File: constraint.sdc
current_design iic_word_control

set clk_period 2.2
set clk_io_pct 0.2

create_clock -name clk0 -period $clk_period [get_ports {i_sysclk}]

set non_clock_inputs [all_inputs -no_clocks]
set_input_delay [expr $clk_period * $clk_io_pct] -clock clk0 $non_clock_inputs
set_output_delay [expr $clk_period * $clk_io_pct] -clock clk0 [all_outputs]
File: run.sh
#!/bin/bash
# OpenROAD 26Q1-2900-gdf79404cd8, Yosys 0.63+post, stock flow scripts
make -C /OpenROAD-flow-scripts/flow DESIGN_CONFIG=/design/flow/config.mk WORK_HOME=/design/flow/orfs finish
--- design.v ---
module uart_byte_rx
(
        input   wire            i_sysclk        ,
        input   wire            i_sysrst_n      ,
        input   wire            i_uart_rx       ,
        output  reg     [7:0]   o_rx_data       ,
        output  reg             o_uart_rx_done
);
parameter               BAUD              = 9600;                        
parameter               CLOCK_FERQ        = 50_000_000;                  
parameter               BAUD_COUNTER_MAX  = CLOCK_FERQ/BAUD - 1;         
parameter               STATE_COUNTER_MAX = 9;                           
reg      [29:0]         r_baud_counter  ;    
reg                     en_baud_counter ;    
reg      [3:0]          r_state_counter ;    
reg      [7:0]          r_uart_rx       ;    
reg                     r1,r2           ;    
reg      [7:0]          r_rx_data     ;    
wire                    w_uart_rx_done  ;    
wire                    r_negedge_start ;    
always @(posedge i_sysclk or negedge i_sysrst_n)
        begin
                if (~i_sysrst_n)
                        begin
                                r_baud_counter  <= 0;
                        end
                else if(en_baud_counter == 1'b1)         
                        begin
                                if (r_baud_counter == BAUD_COUNTER_MAX)
                                        r_baud_counter <= 0;
                                else
                                        r_baud_counter <= r_baud_counter + 1;
                        end
                else     
                        begin
                                r_baud_counter <= 0;
                        end
        end
always @(posedge i_sysclk or negedge i_sysrst_n)
        begin
                if (~i_sysrst_n)
                        begin
                                en_baud_counter <= 1'b0;
                        end
                else if (r_negedge_start)         
                        begin
                                en_baud_counter <= 1'b1;
                        end
                else if ((r_baud_counter == BAUD_COUNTER_MAX / 2) && (r_state_counter == 0) && (r2 == 1))         
                        begin
                                en_baud_counter <= 1'b0;
                        end
                else if ((r_baud_counter == BAUD_COUNTER_MAX / 2) && (r_state_counter == STATE_COUNTER_MAX))      
                        begin
                                en_baud_counter <= 1'b0;
                        end
                else
                        begin
                                en_baud_counter <= en_baud_counter;
                        end
        end
always @(posedge i_sysclk or negedge i_sysrst_n)
        begin
                if (~i_sysrst_n)
                        begin
                                r_state_counter <= 4'b0;
                        end
                else if ((r_baud_counter == BAUD_COUNTER_MAX / 2) && (r_state_counter == STATE_COUNTER_MAX))         
                        begin
                                r_state_counter <= 4'b0;
                        end
                else if (r_baud_counter == BAUD_COUNTER_MAX)     
                        begin
                                r_state_counter <= r_state_counter + 1;
                        end
                else     
                        begin
                                r_state_counter <= r_state_counter;
                        end
        end
always @(posedge i_sysclk or negedge i_sysrst_n)
        begin
                if (~i_sysrst_n)
                        begin
                                o_rx_data <= 8'd0;
                        end
                else if (r_baud_counter == BAUD_COUNTER_MAX / 2)         
                        begin
                                case (r_state_counter)       
                                        4'd1:
                                                begin
                                                        r_rx_data[0] <= r2;          
                                                end
                                        4'd2:
                                                begin
                                                        r_rx_data[1] <= r2;          
                                                end
                                        4'd3:
                                                begin
                                                        r_rx_data[2] <= r2;          
                                                end
                                        4'd4:
                                                begin
                                                        r_rx_data[3] <= r2;          
                                                end
                                        4'd5:
                                                begin
                                                        r_rx_data[4] <= r2;          
                                                end
                                        4'd6:
                                                begin
                                                        r_rx_data[5] <= r2;          
                                                end
                                        4'd7:
                                                begin
                                                        r_rx_data[6] <= r2;          
                                                end
                                        4'd8:
                                                begin
                                                        r_rx_data[7] <= r2;          
                                                end
                                        default:
                                                begin
                                                        r_rx_data <= r_rx_data;          
                                                end
                                endcase
                        end
        end
always @(posedge i_sysclk)
        if (w_uart_rx_done)         
                begin
                        o_rx_data <= r_rx_data;
                end
always @(posedge i_sysclk)
        begin
                r1 <= i_uart_rx;
                r2 <= r1;
        end
always @(posedge i_sysclk)       
        r_uart_rx <= r2;
assign r_negedge_start = (r2 == 0) && (r_uart_rx == 1);         
assign w_uart_rx_done = (r_state_counter == STATE_COUNTER_MAX) && (r_baud_counter == BAUD_COUNTER_MAX / 2);         
always @(posedge i_sysclk)       
        o_uart_rx_done <= w_uart_rx_done;
endmodule
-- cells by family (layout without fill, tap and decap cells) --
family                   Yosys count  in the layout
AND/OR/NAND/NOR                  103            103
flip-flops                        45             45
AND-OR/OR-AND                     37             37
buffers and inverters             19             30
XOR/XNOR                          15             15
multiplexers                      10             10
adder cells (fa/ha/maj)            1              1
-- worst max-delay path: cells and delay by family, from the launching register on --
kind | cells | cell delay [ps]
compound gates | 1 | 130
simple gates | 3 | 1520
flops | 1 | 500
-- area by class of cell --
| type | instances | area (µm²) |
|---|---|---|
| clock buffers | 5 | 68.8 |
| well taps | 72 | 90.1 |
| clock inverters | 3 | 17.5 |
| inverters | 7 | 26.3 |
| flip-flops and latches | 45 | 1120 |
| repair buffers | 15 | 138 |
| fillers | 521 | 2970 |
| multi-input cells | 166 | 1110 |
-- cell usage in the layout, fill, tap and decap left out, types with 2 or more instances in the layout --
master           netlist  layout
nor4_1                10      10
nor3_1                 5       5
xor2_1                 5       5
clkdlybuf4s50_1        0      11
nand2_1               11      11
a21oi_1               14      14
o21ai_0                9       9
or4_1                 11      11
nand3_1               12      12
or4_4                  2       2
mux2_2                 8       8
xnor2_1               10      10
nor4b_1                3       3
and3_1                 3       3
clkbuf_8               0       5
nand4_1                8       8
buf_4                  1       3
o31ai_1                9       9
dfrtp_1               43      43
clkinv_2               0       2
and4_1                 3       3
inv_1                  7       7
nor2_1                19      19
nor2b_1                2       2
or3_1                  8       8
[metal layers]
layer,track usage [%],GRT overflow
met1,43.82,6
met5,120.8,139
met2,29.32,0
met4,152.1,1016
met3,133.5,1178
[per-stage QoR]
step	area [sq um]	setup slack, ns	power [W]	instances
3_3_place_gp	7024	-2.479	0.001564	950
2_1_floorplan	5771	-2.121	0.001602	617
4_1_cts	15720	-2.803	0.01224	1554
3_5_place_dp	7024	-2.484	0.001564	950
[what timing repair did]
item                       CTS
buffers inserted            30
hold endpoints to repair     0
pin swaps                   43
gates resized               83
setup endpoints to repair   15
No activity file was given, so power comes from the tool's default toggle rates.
`design/flow/design.v`:
```
`timescale 1ns/1ps
module axipwm (
    input aclk, 
    input aresetn, 
    input saxi_AWVALID, 
    output saxi_AWREADY, 
    input [31:0] saxi_AWADDR, 
    input saxi_WVALID, 
    output saxi_WREADY, 
    input [31:0] saxi_WDATA, 
    output saxi_BVALID, 
    input saxi_BREADY, 
    input saxi_ARVALID, 
    output saxi_ARREADY, 
    input [31:0] saxi_ARADDR, 
    output saxi_RVALID, 
    input saxi_RREADY, 
    output [31:0] saxi_RDATA, 
    output pwm
);
    parameter BaseAddr = 32'h4000_0000; 
    reg saxi_awready; assign saxi_AWREADY = saxi_awready; 
    always @(posedge aclk or negedge aresetn) begin 
        if(~aresetn) begin 
            saxi_awready <= 1'b0; 
        end else begin 
            if(saxi_AWVALID) begin 
                saxi_awready <= 1'b1;
            end else begin 
                saxi_awready <= 1'b0;
            end 
        end 
    end 
    reg [31:0] saxi_awaddr_buffer; 
    always @(posedge aclk or negedge aresetn) begin 
        if(~aresetn) begin 
            saxi_awaddr_buffer <= 32'h0; 
        end else begin 
            if(saxi_AWVALID & saxi_awready) begin 
                saxi_awaddr_buffer <= saxi_AWADDR; 
            end
        end 
    end 
    reg saxi_wready; assign saxi_WREADY = saxi_wready; 
    always @(posedge aclk or negedge aresetn) begin 
        if(~aresetn) begin 
            saxi_wready <= 1'b0; 
        end else begin 
            if(saxi_WVALID) begin 
                saxi_wready <= 1'b1;
            end else begin 
                saxi_wready <= 1'b0;
            end 
        end 
    end 
    reg saxi_need_resp; 
    always @(posedge aclk or negedge aresetn) begin 
        if(~aresetn) begin 
            saxi_need_resp <= 1'b0; 
        end else begin 
            if(saxi_WVALID & saxi_wready) begin 
                saxi_need_resp <= 1'b1; 
            end else begin 
                saxi_need_resp <= 1'b0; 
            end 
        end 
    end 
    reg [31:0] saxi_awaddr;  
    always @(*) begin 
        if((saxi_AWVALID & saxi_awready) & (saxi_WVALID & saxi_wready)) begin 
            saxi_awaddr = saxi_AWADDR; 
        end else begin 
            saxi_awaddr = saxi_awaddr_buffer; 
        end 
    end 
    reg saxi_bvalid; assign saxi_BVALID = saxi_bvalid; 
    always @(posedge aclk or negedge aresetn) begin 
        if(~aresetn) begin 
            saxi_bvalid <= 1'b0; 
        end else begin 
            if(saxi_need_resp) begin 
                saxi_bvalid <= 1'b1; 
            end 
            if(saxi_bvalid & saxi_BREADY) begin 
                saxi_bvalid <= 1'b0; 
            end 
        end 
    end 
    reg saxi_arready; assign saxi_ARREADY = saxi_arready; 
    always @(posedge aclk or negedge aresetn) begin 
        if(~aresetn) begin 
            saxi_arready <= 1'b0; 
        end else begin 
            if(saxi_ARVALID) begin 
                saxi_arready <= 1'b1;
            end else begin 
                saxi_arready <= 1'b0;
            end 
        end 
    end 
    reg [31:0] saxi_araddr_buffer; 
    reg axi_need_read;  
    always @(posedge aclk or negedge aresetn) begin 
        if(~aresetn) begin 
            saxi_araddr_buffer <= 32'h0; 
            axi_need_read <= 1'b0; 
        end else begin 
            if(saxi_ARVALID & saxi_arready) begin 
                saxi_araddr_buffer <= saxi_ARADDR; 
                axi_need_read <= 1'b1; 
            end else begin 
                axi_need_read <= 1'b0; 
            end 
        end 
    end 
    reg saxi_rvalid; assign saxi_RVALID = saxi_rvalid; 
    reg [31:0] saxi_rdata; assign saxi_RDATA = saxi_rdata; 
    reg axi_wait_for_read; 
    reg [31:0] axi_data_to_read; 
    always @(posedge aclk or negedge aresetn) begin 
        if(~aresetn) begin 
            saxi_rvalid <= 1'b0; 
            saxi_rdata <= 32'h0; 
            axi_wait_for_read <= 1'b0; 
        end else begin 
            if(axi_wait_for_read) begin 
                if(saxi_RREADY) begin 
                    saxi_rdata <= axi_data_to_read; 
                    saxi_rvalid <= 1'b1;
                    axi_wait_for_read <= 1'b0; 
                end 
            end else begin 
                if(axi_need_read & saxi_RREADY) begin 
                    saxi_rdata <= axi_data_to_read; 
                    saxi_rvalid <= 1'b1; 
                end else if(axi_need_read) begin 
                    axi_wait_for_read <= 1'b1;  
                    saxi_rvalid <= 1'b0; 
                end else begin 
                    saxi_rvalid <= 1'b0; 
                    saxi_rdata <= 32'h0; 
                end 
            end 
        end 
    end 
    reg [15:0] pwmThreshold; 
    reg pwm;  
    reg [15:0] pwmCounter; 
    always @(posedge aclk or negedge aresetn) begin 
        if(~aresetn) begin 
            pwmCounter <= 16'h0;
            pwm <= 1'b0; 
        end else begin 
            pwmCounter <= pwmCounter + 1'b1; 
            if(pwmCounter < pwmThreshold) begin 
                pwm <= 1'b1; 
            end else begin 
                pwm <= 1'b0; 
            end 
        end 
    end 
    always @(posedge aclk or negedge aresetn) begin 
        if(~aresetn) begin 
            pwmThreshold <= 32'h0; 
        end else begin 
            if(saxi_WVALID & saxi_wready) begin 
                case(saxi_awaddr)
                    BaseAddr: begin 
                        pwmThreshold <= saxi_WDATA;  
                    end 
                    default: begin end 
                endcase
            end
        end 
    end 
    always @(*) begin 
        case(saxi_araddr_buffer)
            BaseAddr: begin 
                axi_data_to_read = pwmThreshold; 
            end 
            default: begin end  
        endcase 
    end 
endmodule
```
──────
__EXERCISE DETAILS__
Search the material above for lines containing the string "flip", then pull them out.

__SOLUTION TO THE EXERCISE__
flip-flops                        45             45
| flip-flops and latches | 45 | 1120 |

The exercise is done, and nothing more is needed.